I am using Python's csv module to parse data from a CSV file in my application. While testing the application, my colleague entered a piece of sample text copy-pasted from random website.
The sample text has double quotes inside the field and a comma within the double quotes. The commas outside of double quotes are correctly handled by the csv module but the comma inside the double quote is split into next column. I looked at the csv specification and the field does comply to the specification by escaping the double quotes by another set of double quotes.
I checked the file in libreoffice and it is handled correctly.
Here's one line from the csv data where I'm having a problem:
company_name,company_revenue,company_start_year,company_website,company_description,company_email
Acme Inc,80000000000000,2004,http://google.com,"The company is never clearly defined in Road Runner cartoons but appears to be a conglomerate which produces every product type imaginable, no matter how elaborate or extravagant - most of which never work as desired or expected. In the Road Runner cartoon Beep, Beep, it was referred to as ""Acme Rocket-Powered Products, Inc."" based in Fairfield, New Jersey. Many of its products appear to be produced specifically for Wile E. Coyote; for example, the Acme Giant Rubber Band, subtitled ""(For Tripping Road Runners)"".
Sometimes, Acme can also send living creatures through the mail, though that isn't done very often. Two examples of this are the Acme Wild-Cat, which had been used on Elmer Fudd and Sam Sheepdog (which doesn't maul its intended victim); and Acme Bumblebees in one-fifth bottles (which sting Wile E. Coyote). The Wild Cat was used in the shorts Don't Give Up the Sheep and A Mutt in a Rut, while the bees were used in the short Zoom and Bored.
While their products leave much to be desired, Acme delivery service is second to none; Wile E. can merely drop an order into a mailbox (or enter an order on a website, as in the Looney Tunes: Back in Action movie), and have the product in his hands within seconds.",[email protected]

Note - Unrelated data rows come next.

<file path="config.mk">
export PLATFORM = sky130hd
export DESIGN_NAME = led_breath_multi_flat
export DESIGN_NICKNAME = d
export VERILOG_FILES = /design/src/rtl/led_breath_multi_if.sv /design/src/rtl/led_breath_multi.sv /design/src/flat_wrapper.sv
export SDC_FILE = /design/constraint.sdc
export NUM_CORES = 1
export LEC_CHECK = 0
export CORE_MARGIN = 8
export CORE_UTILIZATION = 60
export CTS_CLUSTER_SIZE = 16
export DETAILED_ROUTE_END_ITERATION = 12
export DONT_BUFFER_PORTS = 1
export PLACE_DENSITY = 0.76
export REMOVE_ABC_BUFFERS = 1
export SLEW_MARGIN = 5
export SYNTH_ARGS = -nofsm -noshare
export SYNTH_HDL_FRONTEND = slang
export SYNTH_SLANG_ARGS = --single-unit
</file>
<file path="constraint.sdc">
create_clock -name clk -period 2.9 [get_ports clk]
set_input_delay 0.87 -clock clk [delete_from_list [all_inputs] [get_ports clk]]
set_output_delay 0.87 -clock clk [all_outputs]
set_load 0.05 [all_outputs]
</file>
<file path="src/rtl/led_breath_multi_if.sv">
// Bus between the LED mode selector (master) and the multi-channel breathing
// driver (slave): per-channel enables and a shared peak level go in, the PWM
// pins and the per-channel breath-complete pulses come back.
interface led_breath_multi_if #(
    parameter int CH    = 4,
    parameter int PWM_W = 8
);
    logic [CH-1:0]    en;
    logic [PWM_W-1:0] max_level;
    logic [CH-1:0]    led_out;
    logic [CH-1:0]    cycle_done;

    modport master (
        output en,
        output max_level,
        input  led_out,
        input  cycle_done
    );

    modport slave (
        input  en,
        input  max_level,
        output led_out,
        output cycle_done
    );
endinterface

</file>
<file path="src/rtl/led_breath_multi.sv">
// Multi-channel breathing-LED driver. One shared PWM counter and step
// prescaler; each channel runs its own ramp FSM
// (IDLE -> WAIT -> RISE -> HOLD_HI -> FALL -> HOLD_LO -> RISE ..., with a
// FADEOUT exit whenever its enable drops). Brightness saturates at 0 and at
// the target latched on RISE entry.
// Optional feature: define LED_BREATH_GAMMA_EN for a square-law duty curve;
// the default build drives duty linearly from brightness.
module led_breath_multi #(
    parameter int CH         = 4,
    parameter int PWM_W      = 8,
    parameter int STEP_DIV   = 1024,
    parameter int HOLD_STEPS = 16,
    parameter int STAGGER    = 32
) (
    input  logic              clk,
    input  logic              rst_n,
    led_breath_multi_if.slave bus
);

    localparam int PRE_W   = $clog2(STEP_DIV);
    localparam int CNT_MAX = ((CH - 1) * STAGGER > HOLD_STEPS - 1) ?
                             (CH - 1) * STAGGER : HOLD_STEPS - 1;
    localparam int CNT_W   = (CNT_MAX < 1) ? 1 : $clog2(CNT_MAX + 1);

    typedef enum logic [2:0] {
        S_IDLE,
        S_WAIT,
        S_RISE,
        S_HOLD_HI,
        S_FALL,
        S_HOLD_LO,
        S_FADEOUT
    } state_t;

    logic [PRE_W-1:0] prescaler;
    logic [PWM_W-1:0] pwm_cnt;
    logic             tick;

    assign tick = (prescaler == PRE_W'(STEP_DIV - 1));

    // Shared free-running PWM counter and brightness-step prescaler.
    // NOTE: sequential state uses non-blocking assignments so every register
    // samples the pre-edge values of its neighbours.
    always_ff @(posedge clk or negedge rst_n) begin
        if (!rst_n) begin
            prescaler <= '0;
            pwm_cnt   <= '0;
        end else begin
            pwm_cnt   <= pwm_cnt + 1'b1;
            prescaler <= tick ? '0 : prescaler + 1'b1;
        end
    end

    for (genvar i = 0; i < CH; i++) begin : g_ch
        localparam logic [CNT_W-1:0] WAIT_LOAD = CNT_W'(i * STAGGER);
        localparam logic [CNT_W-1:0] HOLD_LOAD = CNT_W'(HOLD_STEPS - 1);

        state_t           state_q, state_d;
        logic [PWM_W-1:0] bright_q, bright_d;
        logic [PWM_W-1:0] target_q, target_d;
        logic [CNT_W-1:0] cnt_q, cnt_d;
        logic             drop_q, drop_d;
        logic             done_q, done_d;
        logic             led_q;
        logic [PWM_W-1:0] duty;
        logic             at_floor;

        // A ramp-down step that lands on (or starts at) 0 ends the descent.
        assign at_floor = (bright_q <= PWM_W'(1));

`ifdef LED_BREATH_GAMMA_EN
        logic [2*PWM_W-1:0] square;
        assign square = {{PWM_W{1'b0}}, bright_q} * {{PWM_W{1'b0}}, bright_q};
        assign duty   = square[2*PWM_W-1:PWM_W];
`else
        assign duty = bright_q;
`endif

        // Next-state logic: en-low is remembered every clock, all moves happen on tick.
        always_comb begin
            // NOTE: every output of this block gets a default first, so no path
            // leaves a variable unassigned and no latch is inferred.
            state_d  = state_q;
            bright_d = bright_q;
            target_d = target_q;
            cnt_d    = cnt_q;
            done_d   = 1'b0;
            drop_d   = drop_q | (!bus.en[i] && state_q != S_IDLE && state_q != S_FADEOUT);

            if (tick) begin
                if (state_q == S_IDLE) begin
                    if (bus.en[i]) begin
                        state_d = S_WAIT;
                        cnt_d   = WAIT_LOAD;
                    end
                end else if (state_q == S_FADEOUT || drop_d) begin
                    // WAIT has brightness 0, so it falls straight back to IDLE here.
                    drop_d   = 1'b0;
                    bright_d = at_floor ? '0 : bright_q - 1'b1;
                    state_d  = at_floor ? S_IDLE : S_FADEOUT;
                end else begin
                    case (state_q)
                        S_WAIT: begin
                            if (cnt_q == '0) begin
                                state_d  = S_RISE;
                                target_d = bus.max_level;
                            end else begin
                                cnt_d = cnt_q - 1'b1;
                            end
                        end
                        S_RISE: begin
                            if (bright_q >= target_q) begin
                                state_d = S_HOLD_HI;
                                cnt_d   = HOLD_LOAD;
                            end else begin
                                bright_d = bright_q + 1'b1;
                                if (bright_d == target_q) begin
                                    state_d = S_HOLD_HI;
                                    cnt_d   = HOLD_LOAD;
                                end
                            end
                        end
                        S_HOLD_HI: begin
                            if (cnt_q == '0) state_d = S_FALL;
                            else             cnt_d   = cnt_q - 1'b1;
                        end
                        S_FALL: begin
                            bright_d = at_floor ? '0 : bright_q - 1'b1;
                            if (at_floor) begin
                                state_d = S_HOLD_LO;
                                cnt_d   = HOLD_LOAD;
                            end
                        end
                        S_HOLD_LO: begin
                            if (cnt_q == '0) begin
                                state_d  = S_RISE;
                                target_d = bus.max_level;
                                done_d   = 1'b1;
                            end else begin
                                cnt_d = cnt_q - 1'b1;
                            end
                        end
                        default: state_d = S_IDLE;
                    endcase
                end
            end
        end

        // Channel state register plus the registered PWM and done outputs.
        always_ff @(posedge clk or negedge rst_n) begin
            if (!rst_n) begin
                state_q  <= S_IDLE;
                bright_q <= '0;
                target_q <= '0;
                cnt_q    <= '0;
                drop_q   <= 1'b0;
                done_q   <= 1'b0;
                led_q    <= 1'b0;
            end else begin
                state_q  <= state_d;
                bright_q <= bright_d;
                target_q <= target_d;
                cnt_q    <= cnt_d;
                drop_q   <= drop_d;
                done_q   <= done_d;
                led_q    <= (duty > pwm_cnt);
            end
        end

        assign bus.led_out[i]    = led_q;
        assign bus.cycle_done[i] = done_q;
    end

endmodule

</file>
<file path="src/flat_wrapper.sv">
// flat-port wrapper written by rule: the top's interface ports become plain ports
module led_breath_multi_flat 
#(
    parameter int CH         = 4,
    parameter int PWM_W      = 8,
    parameter int STEP_DIV   = 1024,
    parameter int HOLD_STEPS = 16,
    parameter int STAGGER    = 32
)
  (clk, rst_n, bus_en, bus_max_level, bus_led_out, bus_cycle_done);
  led_breath_multi_if #(.CH(CH), .PWM_W(PWM_W)) bus_i ();
  input  logic clk;
  input  logic rst_n;
  input wire logic [$bits(bus_i.en)-1:0] bus_en;
  input wire logic [$bits(bus_i.max_level)-1:0] bus_max_level;
  output wire logic [$bits(bus_i.led_out)-1:0] bus_led_out;
  output wire logic [$bits(bus_i.cycle_done)-1:0] bus_cycle_done;
  assign bus_i.en = bus_en;
  assign bus_i.max_level = bus_max_level;
  assign bus_led_out = bus_i.led_out;
  assign bus_cycle_done = bus_i.cycle_done;
  led_breath_multi #(.CH(CH), .PWM_W(PWM_W), .STEP_DIV(STEP_DIV), .HOLD_STEPS(HOLD_STEPS), .STAGGER(STAGGER)) u_core (.clk(clk), .rst_n(rst_n), .bus(bus_i));
endmodule
</file>
## Word-level counts from Yosys, hierarchy flattened

Index checks and enable logic that the tools add are counted.

- Input bits: 14
- Output and inout port bits: 8
- Logic and storage cells: 322
- Register bits after elaboration: 134

- Eq/ne operators: 73
- Muxes and demuxes: 121
- Order comparisons: 12
- Add/sub/neg operators: 14
- Bitwise gates (word level): 12
- Reductions and logical operators: 60

Operators with widths:

| operator | count |
|---|---|
| 2-to-1 mux 7 bit | 28 |
| 2-to-1 mux 3 bit | 36 |
| 2-to-1 mux 8 bit | 12 |
| one-hot mux 7 bit (3 select lines) | 4 |
| != test 4 x 1 -> 1 bit (second input constant) | 16 |
| one-hot mux 8 bit (2 select lines) | 4 |
| one-hot mux 3 bit (4 select lines) | 4 |
| adder 8 x 1 -> 8 bit (second input constant) | 5 |
| equality test 3 bit (second input constant) | 12 |
| equality test 8 bit | 4 |
| greater-or-equal comparator 8 bit | 4 |
| greater-than comparator 8 bit | 4 |
| less-or-equal comparator 8 x 1 -> 1 bit (second input constant) | 4 |
| 2-to-1 mux 1 bit | 32 |
| subtractor 8 x 1 -> 8 bit (second input constant) | 4 |
| logical NOT 7 bit | 4 |
| AND reduction 7 bit | 4 |
| subtractor 7 x 1 -> 7 bit (second input constant) | 4 |
| equality test 3 x 2 -> 1 bit (second input constant) | 8 |
| != test 3 x 2 -> 1 bit (second input constant) | 8 |
| AND reduction 6 bit | 4 |
| nonzero test 3 bit | 8 |
| != test 5 x 1 -> 1 bit (second input constant) | 4 |
| AND reduction 5 bit | 4 |
| 18 further kinds | 71 |

## Logic depth before layout (Yosys ltp)

Gate-level depths: netlist of the first run.

- Depth after elaboration: 8
- Depth in mapped cells: 11
- Depth with buffers taken out: 9

## Worst setup path before layout of the first run

OpenSTA, ideal clock, no wires.

- Path kind: in2reg
- From: in bus_en[2]
- To: reg u_core.g_ch[2].cnt_q[0]
- Slack: 0.308 ns
- Setup time: 0.128 ns
- Required time: 2.772 ns
- Stages on the path: 7
- Buffers on the path: 1
- Arrival: 2.465 ns
- Cell sequence: buf_2 inv_2 nor2_1 a21oi_1 nor4_2 nand3_1 mux2_1

- Cells in the longest elaborated chain, start to end: 7
- Elaborated cells on any way between the ends: 8
- Classes of those cells: eq/ne: 2; bitwise: 1; reduce/logical: 5

Ends and longest elaborated chain:

| element | RTL line | source |
|---|---|---|
| from (decl) | flat_wrapper.sv:14 | `input wire logic [$bits(bus_i.en)-1:0] bus_en;` |
| logical NOT 1 bit | led_breath_multi.sv:88 | `drop_d = drop_q \| (!bus.en[i] && state_q != S_IDLE && state_q != S_FADEOUT);` |
| logical AND 1 bit (2 in series) | led_breath_multi.sv:88 |  |
| OR 1 bit | led_breath_multi.sv:88 |  |
| logical OR 1 bit | led_breath_multi.sv:96 | `end else if (state_q == S_FADEOUT \|\| drop_d) begin` |
| != test 2 x 1 -> 1 bit (no source line) | - |  |
| AND reduction 7 bit (no source line) * | - |  |
| to (signal assigned) | led_breath_multi.sv:163 | `cnt_q <= cnt_d;` |
| to (decl) | led_breath_multi.sv:61 | `logic [CNT_W-1:0] cnt_q, cnt_d;` |

Mark *: on every way between the ends. The rest lies on a longest branch, timed or not.
A chain may end at the register's enable or synchronous reset.

## Worst setup path after layout of the first run

- From: reg u_core.g_ch[1].bright_q[0]
- To: reg u_core.g_ch[1].bright_q[4]

- Cells in the longest elaborated chain, start to end: 4
- Elaborated cells on any way between the ends: 10
- Classes of those cells: add/sub: 2; order compare: 2; eq/ne: 1; mux: 4; reduce/logical: 1

Ends and longest elaborated chain:

| element | RTL line | source |
|---|---|---|
| from (decl) | led_breath_multi.sv:59 | `logic [PWM_W-1:0] bright_q, bright_d;` |
| from (signal assigned) | led_breath_multi.sv:161 | `bright_q <= bright_d;` |
| subtractor 8 x 1 -> 8 bit, or another cell as far along | led_breath_multi.sv:99, led_breath_multi.sv:128 |  |
| 2-to-1 mux 8 bit (on tied branches) | led_breath_multi.sv:99, led_breath_multi.sv:128, led_breath_multi.sv:112 |  |
| one-hot mux 8 bit (2 select lines) | led_breath_multi.sv:102 | `case (state_q)` |
| 2-to-1 mux 8 bit | led_breath_multi.sv:96 |  |

Several ways; a longest one is shown, not always the timed one. The select of a mux whose other input is x is not followed.

==> out/results.ini, run 1 <==
[floorplan]
initial_core_util_pct=61.3
coreArea_um2=16600
ios=22
core.rowCount=47
die_h_um=146
die_w_um=146
dieArea_um2=21400

[cts]
cts_root_buf=clkbuf_16
htree_levels=4
clock_latency_ns=0.43
post_cts_resized=0
cts_max_path_buffers=2
path_clk_slew_ns=0.06
cts_tree=yes
clock-sinks=134
postCtsSetupRepairBufs=0
numCtsBuffers=17
ctsHoldBuffers=0

[logic_synthesis]
synth-seq-cells=134
synth_warnings=0
syn_area_um2=10200
ys.flop_type=dfrtp_1
syn_avg_cell_area_um2=8.41
synth_edf_count=0
ys_async_sr_fraction_pct=100
synthTopCellsByCount=dfrtp_1, nand2_1, nor2_1, ha_1, o21ai_0
synth_top_cell_area_share_pct=33.0
yosysMostFrequentCell=dfrtp_1
yosysSeqAreaShare_pct=33.0
synthTopCellsByArea=dfrtp_1, ha_1, o21ai_0, nand2_1, a21oi_1
syn-instance-count=1208
synth.distinct_cells=84
yosys.area.top_type=dfrtp_1

[route]
wl_per_cell_um=17.3
ant_nets=0
drc=0
wl_um=24800
num_vias=9092
drt_iter0_drc=612
viasPerCell=6.36
dr.pass1.iters=5

[cells_and_area]
num_antenna_cells=0
syn_to_final_growth_pct=8.09
design_area_um2=11000
nNetsFinal=1298
drive_gt1_share_pct=8.43

[setup_path]
crit_path_end_kind=register
path_cells=inv_1 > ha_1 > nand2b_1 > a211o_1 > a21oi_1 > o221ai_1 > a21o_2 > or3_1 > o211ai_1
cp_data_arrival_time_ns=3.06
cp-start-kind=register
max_stage_delay_ns=0.49
worstSetupPathType=reg -> reg
cp.required_ns=3.24
crit_buf_inv=1
cp_max_fo=14
cpLargestDelayFamily=compound AO/OA/AOI/OAI gates
critPathSlowestCell=dfrtp_1

[timing]
whs_ns=0.141
hold_violations=0
fin_tns_setup_ns=0
rsz0062_at_grt=no
setup_viol=0
fin_skew_ns=0.0106
worst_pin_slew_ns=0.971
slew_headroom_pct=34.8
finalMaxSlewViolations=0
min_period_ns=2.72
fin_crit_sh_pct=93.8
max_clock_freq_mhz=368

[placement]
placedInstanceArea_um2=10400
post-dp-hpwl_um=17500
globalplace.congestion=0.918
io_buffers=0

[grt]
grt_pass1_wl_um=41400
grt_usage_pct=23.1
grt_pass1_vias=8505
grt_max_degree=135
antenna_found_initial=0
overflow=0

[power]
p_leak_nw=4.81
ir_worst_vdd_uv=410
p_per_area_nw_per_um2=372
finalPower_mw=4.09

[worst_hold_path]
worstHoldPathType=in -> async

[flow_run]
maxCapViolCount=0

[run_status]
status=completed

-- per-stage QoR --
| stage | util (%) | std cells | setup slack (ns) |
|---|---|---|---|
| 6_report | 66.2 | 1430 | 0.180 |
| 3_3_place_gp | 62.7 | 1399 | 0.256 |
| 2_1_floorplan | - | 1145 | 0.146 |
| 3_5_place_dp | 62.7 | 1399 | 0.182 |
| 5_1_grt | 66.2 | 1430 | 0.000798 |
| 4_1_cts | 66.2 | 1430 | 0.137 |
-- report_power, final --
group	switching [mW]	internal [mW]	leakage, nW
clock	0.843	1.30	0.273
combinational	0.0305	0.0254	2.97
sequential	0.00913	1.88	1.57
-- final timing paths --
kind	startpoint	end	slack (ns)	cells after the start
max	u_core.g_ch[1].bright_q[0]	u_core.g_ch[1].bright_q[4]	0.18	9
max reg2reg	u_core.g_ch[1].bright_q[0]	u_core.g_ch[1].bright_q[4]	0.18	9
min in group clk	u_core.prescaler[6]	u_core.prescaler[6]	0.47	1
max in group asynchronous	rst_n	u_core.g_ch[2].bright_q[3]	2.52	0
min reg2reg	u_core.prescaler[6]	u_core.prescaler[6]	0.47	1
min	rst_n	u_core.g_ch[1].cnt_q[5]	0.14	0
-- cell usage in the layout (no fill, tap or decap), types with 9 or more instances in the layout --
master     netlist  layout
or3_1           13      13
and3_1          15      15
o21a_1           9       9
nor4_1          11      11
xnor2_1         31      31
o21ai_0         84      84
a31oi_1         26      26
a21o_1          20      19
nor3_1          29      29
nor2b_1         11      11
clkbuf_16        0      17
a21oi_1         75      75
nand4_1         12      12
ha_1            86      86
inv_1           80      80
nand2_1        103     103
o21ai_1         18      18
dfrtp_1        134     134
nand2b_1        23      23
xor2_1          14      14
o211ai_1        11      11
nand3_1         51      51
o31ai_1         18      18
a211oi_1        13      13
o22ai_1         16      16
a22oi_1         15      15
nor2_1          91      91
buf_4            9      34
-- sequential cells by signal (all words and copies together), names as in the netlist --
register              flops
u_core.g_ch.done_q        4
u_core.pwm_cnt            8
u_core.g_ch.state_q      12
u_core.g_ch.led_q         4
u_core.g_ch.target_q     32
u_core.g_ch.cnt_q        28
u_core.g_ch.drop_q        4
u_core.g_ch.bright_q     32
u_core.prescaler         10
-- routing by layer --
layer | wire, um | track usage, % | vias to the layer above
li1 | - | - | 4418
met1 | 11200 | 30.2 | 4375
met2 | 11600 | 37.0 | 262
met3 | 1460 | 5.28 | 37
met4 | 515 | 8.14 | 0
met5 | 0 | 0 | -
-- worst reg2reg max path, cell delays in order, from the launching register on --
cell and delay [ns]:
dfrtp_1 0.49, inv_1 0.15, ha_1 0.31, nand2b_1 0.15, a211o_1 0.28, a21oi_1 0.14, o221ai_1 0.29, a21o_2 0.36
or3_1 0.38, o211ai_1 0.09
-- final cells by class --
cell class                 count  area, um2
multi-input combinational    929       6210
fill                        1391       5600
sequential                   134       3350
clock buffer                  19        453
inverter                      82        308
tap                          220        275
timing repair buffer          34        255
clock inverter                12        130
-- cells by family (layout without fill, tap and decap cells) --
kind of cell,Yosys count,in the layout,share of synthesized area (%)
and+or+nand+nor,400,400,20.1
AOI/OAI and AO/OA,383,383,24.9
buffers and inverters,145,147,5.91
DFF,134,134,33.0
adders and majority gates,89,89,10.9
xor gates and xnor gates,46,46,4.04
muxes,11,11,1.18
(Power assumes the default switching activity.)
===== src/rtl/semaforo_sequencer.sv =====
// semaforo_sequencer: upstream phase controller that times the traffic-light FSM through its change input.
// Optional pedestrian button path is compiled only when SEMAFORO_SEQ_PED_EN is defined.
module semaforo_sequencer #(
  parameter logic [15:0] GREEN_MIN   = 16'd20000,
  parameter logic [15:0] GREEN_MAX   = 16'd60000,
  parameter logic [15:0] RED_TIME    = 16'd40000,
  parameter logic [7:0]  DEB_LEN     = 8'd50,
  parameter logic [15:0] HANDOFF_MAX = 16'd40000
) (
  input  logic clklf,
  input  logic reset,
  input  logic en,
  input  logic ped_btn,
  input  logic green,
  input  logic yellow,
  input  logic red,
  output logic change,
  output logic ped_wait,
  output logic fault
);

  localparam int unsigned CNT_W = 16;
  localparam int unsigned DEB_W = 8;

  typedef enum logic [1:0] {
    S_IDLE,
    S_GREEN,
    S_RED,
    S_HANDOFF
  } state_t;

  typedef enum logic [2:0] {
    L_OFF,
    L_G,
    L_Y,
    L_R,
    L_ERR
  } light_t;

  state_t           state_q, state_d;
  logic [CNT_W-1:0] dwell_q, dwell_d;
  logic [CNT_W-1:0] hcnt_q, hcnt_d;
  logic             tgt_green_q, tgt_green_d;
  logic             change_q, change_d;
  logic             ped_wait_q, ped_wait_d;
  logic             fault_q, fault_d;
  logic             press_evt;
  light_t           light;

  // Decode light FSM outputs; unlisted codes are treated as an error
  always_comb begin
    case ({green, yellow, red})
      3'b100:  light = L_G;
      3'b010:  light = L_Y;
      3'b001:  light = L_R;
      3'b000:  light = L_OFF;
      default: light = L_ERR;
    endcase
  end

`ifdef SEMAFORO_SEQ_PED_EN
  logic [1:0]       sync_q, sync_d;
  logic [DEB_W-1:0] deb_q, deb_d;

  // Two-flop synchronizer and saturating debounce counter
  always_comb begin
    sync_d = {sync_q[0], ped_btn};
    deb_d  = '0;
    if (en && sync_q[1]) begin
      deb_d = (deb_q == DEB_LEN) ? deb_q : deb_q + DEB_W'(1);
    end
  end

  // Single-cycle event on the edge the count reaches DEB_LEN; saturation keeps a held button to one event
  assign press_evt = en && sync_q[1] && (deb_q == DEB_LEN - DEB_W'(1));

  always_ff @(posedge clklf) begin
    if (reset) begin
      sync_q <= '0;
      deb_q  <= '0;
    end else begin
      sync_q <= sync_d;
      deb_q  <= deb_d;
    end
  end
`else
  logic unused_ped_btn;
  assign unused_ped_btn = ped_btn;
  assign press_evt      = 1'b0;
`endif

  // Next-state, counters and registered outputs
  always_comb begin
    state_d     = state_q;
    dwell_d     = '0;
    hcnt_d      = '0;
    tgt_green_d = tgt_green_q;
    change_d    = 1'b0;
    ped_wait_d  = ped_wait_q;
    fault_d     = fault_q;

    if (!en) begin
      state_d    = S_IDLE;
      ped_wait_d = 1'b0;
    end else begin
      if (press_evt && (state_q != S_IDLE)) begin
        ped_wait_d = 1'b1;
      end
      case (state_q)
        S_IDLE: begin
          if (!fault_q) begin
            if (light == L_G) begin
              state_d = S_GREEN;
            end else if (light == L_R) begin
              state_d = S_RED;
            end
          end
        end
        S_GREEN: begin
          if (light == L_ERR) begin
            fault_d = 1'b1;
            state_d = S_IDLE;
          end else if (light == L_OFF) begin
            state_d = S_IDLE;
          end else if ((dwell_q == GREEN_MAX - CNT_W'(1)) ||
                       ((ped_wait_q || press_evt) && (dwell_q >= GREEN_MIN - CNT_W'(1)))) begin
            change_d    = 1'b1;
            ped_wait_d  = 1'b0;
            tgt_green_d = 1'b0;
            state_d     = S_HANDOFF;
          end else begin
            dwell_d = dwell_q + CNT_W'(1);
          end
        end
        S_RED: begin
          if (light == L_ERR) begin
            fault_d = 1'b1;
            state_d = S_IDLE;
          end else if (light == L_OFF) begin
            state_d = S_IDLE;
          end else if (dwell_q == RED_TIME - CNT_W'(1)) begin
            change_d    = 1'b1;
            tgt_green_d = 1'b1;
            state_d     = S_HANDOFF;
          end else begin
            dwell_d = dwell_q + CNT_W'(1);
          end
        end
        S_HANDOFF: begin
          if (light == L_ERR) begin
            fault_d = 1'b1;
            state_d = S_IDLE;
          end else if (tgt_green_q && (light == L_G)) begin
            state_d = S_GREEN;
          end else if (!tgt_green_q && (light == L_R)) begin
            state_d = S_RED;
          end else if (hcnt_q == HANDOFF_MAX - CNT_W'(1)) begin
            fault_d = 1'b1;
            state_d = S_IDLE;
          end else begin
            hcnt_d = hcnt_q + CNT_W'(1);
          end
        end
        default: state_d = S_IDLE;
      endcase
    end
  end

  always_ff @(posedge clklf) begin
    if (reset) begin
      state_q     <= S_IDLE;
      dwell_q     <= '0;
      hcnt_q      <= '0;
      tgt_green_q <= 1'b0;
      change_q    <= 1'b0;
      ped_wait_q  <= 1'b0;
      fault_q     <= 1'b0;
    end else begin
      state_q     <= state_d;
      dwell_q     <= dwell_d;
      hcnt_q      <= hcnt_d;
      tgt_green_q <= tgt_green_d;
      change_q    <= change_d;
      ped_wait_q  <= ped_wait_d;
      fault_q     <= fault_d;
    end
  end

  assign change   = change_q;
  assign ped_wait = ped_wait_q;
  assign fault    = fault_q;

endmodule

Here's what it looks like in the debug log:
2014-08-27 21:35:53,922 - DEBUG: company_website=http://google.com
2014-08-27 21:35:53,923 - DEBUG: company_revenue=80000000000000
2014-08-27 21:35:53,923 - DEBUG: company_start_year=2004
2014-08-27 21:35:53,923 - DEBUG: account_description=The company is never clearly defined in Road Runner cartoons but appears to be a conglomerate which produces every product type imaginable, no matter how elaborate or extravagant - most of which never work as desired or expected. In the Road Runner cartoon Beep, Beep, it was referred to as "Acme Rocket-Powered Products
2014-08-27 21:35:53,924 - DEBUG: company_name=Acme Inc
2014-08-27 21:35:53,925 - DEBUG: company_email=Inc."" based in Fairfield
The relevant piece of code to handle csv parsing:
with open(csvfile, 'rU') as contactsfile:
# sniff for dialect of csvfile so we can automatically determine
# what delimiters to use
try:
dialect = csv.Sniffer().sniff(contactsfile.read(2048))
except:
dialect = 'excel'
get_total_jobs(contactsfile, dialect)
contacts = csv.DictReader(contactsfile, dialect=dialect, skipinitialspace=True, quoting=csv.QUOTE_MINIMAL)
# Start reading the rows
for row in contacts:
process_job()
for key, value in row.iteritems():
logging.debug("{}={}".format(key,value))
I understand that this is just junk data and we'll likely never encounter such a data but the csv files we receive are not within our control and we can have such an edge case. And since it's a valid csv file, which is handled correctly by libreoffice, it makes sense for me to handle it correctly as well.
I have searched for other questions on csv handling where people have had problems with either handling of quotes or comma within the field. I have both of these working fine, my problem is when a comma is nested within quotes within a field. There is a question with same problem which does solve the issue Comma in DoubleDouble Quotes in CSV File but it's a hackish way where I am not preserving the contents as they are given to me, which is a valid way as per RFC4180.